# PROBLEM DESCRIPTION:
Write out exactly the first lines of the listing, ending on the line that contains "CNT_W'(1)); cut_o = 1'b0;".

# DATA FOR REVIEW:
[Start of Attachment]

$ cat src/rtl/pcit_last_phase.sv
module pcit_last_phase
  import pcit_pkg::*;
#(
  parameter int CNT_W = 8
) (
  input  kind_e            kind_i,
  input  logic [CNT_W-1:0] rem_i,
  input  logic             pfb_i,
  input  logic             lat_i,
  input  logic             gnt_i,
  output logic             nat_o,
  output logic             cut_o
);
  logic lat_cut;
  assign lat_cut = lat_i && !gnt_i;

  always_comb begin
    case (kind_i)
      K_PF_RD:   begin nat_o = pfb_i;               cut_o = lat_cut; end
      K_POST_WR: begin nat_o = (rem_i == CNT_W'(1)); cut_o = lat_cut; end
      K_MWI:     begin nat_o = (rem_i == CNT_W'(1)); cut_o = 1'b0;    end
      default:   begin nat_o = 1'b1;                cut_o = 1'b0;    end
    endcase
  end
endmodule

$ cat src/rtl/pci_init_term.sv
module pci_init_term
  import pcit_pkg::*;
#(
  parameter int CNT_W   = 8,
  parameter int MA_CLKS = 5
) (
  input  logic               clk_i,
  input  logic               rst_ni,
  input  logic               start_i,
  input  logic [2:0]         kind_i,
  input  logic [CNT_W-1:0]   len_i,
  input  logic               pf_boundary_i,
  input  logic               lat_expired_i,
  input  logic               gnt_i,
  input  logic               claim_ni,
  input  logic               tgt_rdy_ni,
  input  logic               tgt_stop_ni,
  output logic               cyc_no,
  output logic               init_rdy_no,
  output logic               busy_o,
  output logic               done_o,
  output logic [CAUSE_W-1:0] cause_o,
  output logic               resume_o,
  output logic [CNT_W-1:0]   delivered_o,
  output logic               rx_mabort_o
);
  st_e                st_q;
  kind_e              kind_q;
  logic [CNT_W-1:0]   rem_q, dlv_q;
  logic               nat_q, cut_q, resume_q, mab_q;
  logic [CAUSE_W-1:0] cause_q;

  logic in_addr, in_data, seen, expire, nat_now, cut_now, nat_eff, cut_eff;
  logic term, resume_d, moved;
  logic [CAUSE_W-1:0] cause_d;
  resp_e resp;

  assign in_addr = (st_q == S_ADDR);
  assign in_data = (st_q == S_DATA);

  pcit_claim_timer #(.MA_CLKS(MA_CLKS)) u_timer (
    .clk_i    (clk_i),
    .rst_ni   (rst_ni),
    .clr_i    ((st_q == S_IDLE) && start_i),
    .run_i    (in_addr || in_data),
    .claim_i  (!claim_ni),
    .seen_o   (seen),
    .expire_o (expire)
  );

  pcit_resp_decode u_dec (
    .data_i  (in_data),
    .claim_i (!claim_ni),
    .rdy_i   (!tgt_rdy_ni),
    .stop_i  (!tgt_stop_ni),
    .seen_i  (seen),
    .resp_o  (resp)
  );

  pcit_last_phase #(.CNT_W(CNT_W)) u_last (
    .kind_i (kind_q),
    .rem_i  (rem_q),
    .pfb_i  (pf_boundary_i),
    .lat_i  (lat_expired_i),
    .gnt_i  (gnt_i),
    .nat_o  (nat_now),
    .cut_o  (cut_now)
  );

  // once the last phase is decided it stays decided
  assign nat_eff = nat_now || nat_q;
  assign cut_eff = cut_now || cut_q;

  always_comb begin
    term     = 1'b0;
    moved    = 1'b0;
    resume_d = 1'b0;
    cause_d  = '0;
    case (resp)
      RS_XFER: begin
        moved = 1'b1;
        if (nat_eff || cut_eff) begin
          term = 1'b1;
          if (nat_eff) cause_d[C_NORMAL] = 1'b1;
          else begin
            cause_d[C_LATCUT] = 1'b1;
            resume_d = (kind_q == K_POST_WR);
          end
        end
      end
      RS_DISC_DATA: begin
        moved = 1'b1;
        term  = 1'b1;
        cause_d[C_DISC_D] = 1'b1;
      end
      RS_STOP_NODATA: begin
        term = 1'b1;
        if (dlv_q == '0) cause_d[C_RETRY]   = 1'b1;
        else             cause_d[C_DISC_ND] = 1'b1;
      end
      RS_ABORT: begin
        term = 1'b1;
        cause_d[C_TABORT] = 1'b1;
      end
      default: ;
    endcase
    if (!term && expire) begin
      term = 1'b1;
      cause_d[C_MABORT] = 1'b1;
    end
  end

  always_ff @(posedge clk_i or negedge rst_ni) begin
    if (!rst_ni) begin
      st_q     <= S_IDLE;
      kind_q   <= K_DLY_WR;
      rem_q    <= '0;
      dlv_q    <= '0;
      nat_q    <= 1'b0;
      cut_q    <= 1'b0;
      resume_q <= 1'b0;
      cause_q  <= '0;
      mab_q    <= 1'b0;
    end else begin
      case (st_q)
        S_IDLE: if (start_i) begin
          st_q     <= S_ADDR;
          kind_q   <= (kind_i > 3'd4) ? K_DLY_WR : kind_e'(kind_i);
          rem_q    <= len_i;
          dlv_q    <= '0;
          nat_q    <= 1'b0;
          cut_q    <= 1'b0;
          resume_q <= 1'b0;
          cause_q  <= '0;
        end
        S_ADDR, S_DATA: begin
          if (moved) begin
            dlv_q <= dlv_q + 1'b1;
            if (rem_q != '0) rem_q <= rem_q - 1'b1;
          end
          if (term) begin
            st_q     <= S_DONE;
            cause_q  <= cause_d;
            resume_q <= resume_d;
            if (cause_d[C_MABORT]) mab_q <= 1'b1;
          end else if (in_addr) begin
            st_q <= S_DATA;
          end else begin
            nat_q <= nat_eff;
            cut_q <= cut_eff;
          end
        end
        default: st_q <= S_IDLE;
      endcase
    end
  end

  assign cyc_no      = !(in_addr || (in_data && !(nat_eff || cut_eff)));
  assign init_rdy_no = !in_data;
  assign busy_o      = (st_q != S_IDLE);
  assign done_o      = (st_q == S_DONE);
  assign cause_o     = done_o ? cause_q : '0;
  assign resume_o    = done_o && resume_q;
  assign delivered_o = dlv_q;
  assign rx_mabort_o = mab_q;
endmodule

[End of Attachment]

# FINAL ANSWER:
$ cat src/rtl/pcit_last_phase.sv
module pcit_last_phase
  import pcit_pkg::*;
#(
  parameter int CNT_W = 8
) (
  input  kind_e            kind_i,
  input  logic [CNT_W-1:0] rem_i,
  input  logic             pfb_i,
  input  logic             lat_i,
  input  logic             gnt_i,
  output logic             nat_o,
  output logic             cut_o
);
  logic lat_cut;
  assign lat_cut = lat_i && !gnt_i;

  always_comb begin
    case (kind_i)
      K_PF_RD:   begin nat_o = pfb_i;               cut_o = lat_cut; end
      K_POST_WR: begin nat_o = (rem_i == CNT_W'(1)); cut_o = lat_cut; end
      K_MWI:     begin nat_o = (rem_i == CNT_W'(1)); cut_o = 1'b0;    end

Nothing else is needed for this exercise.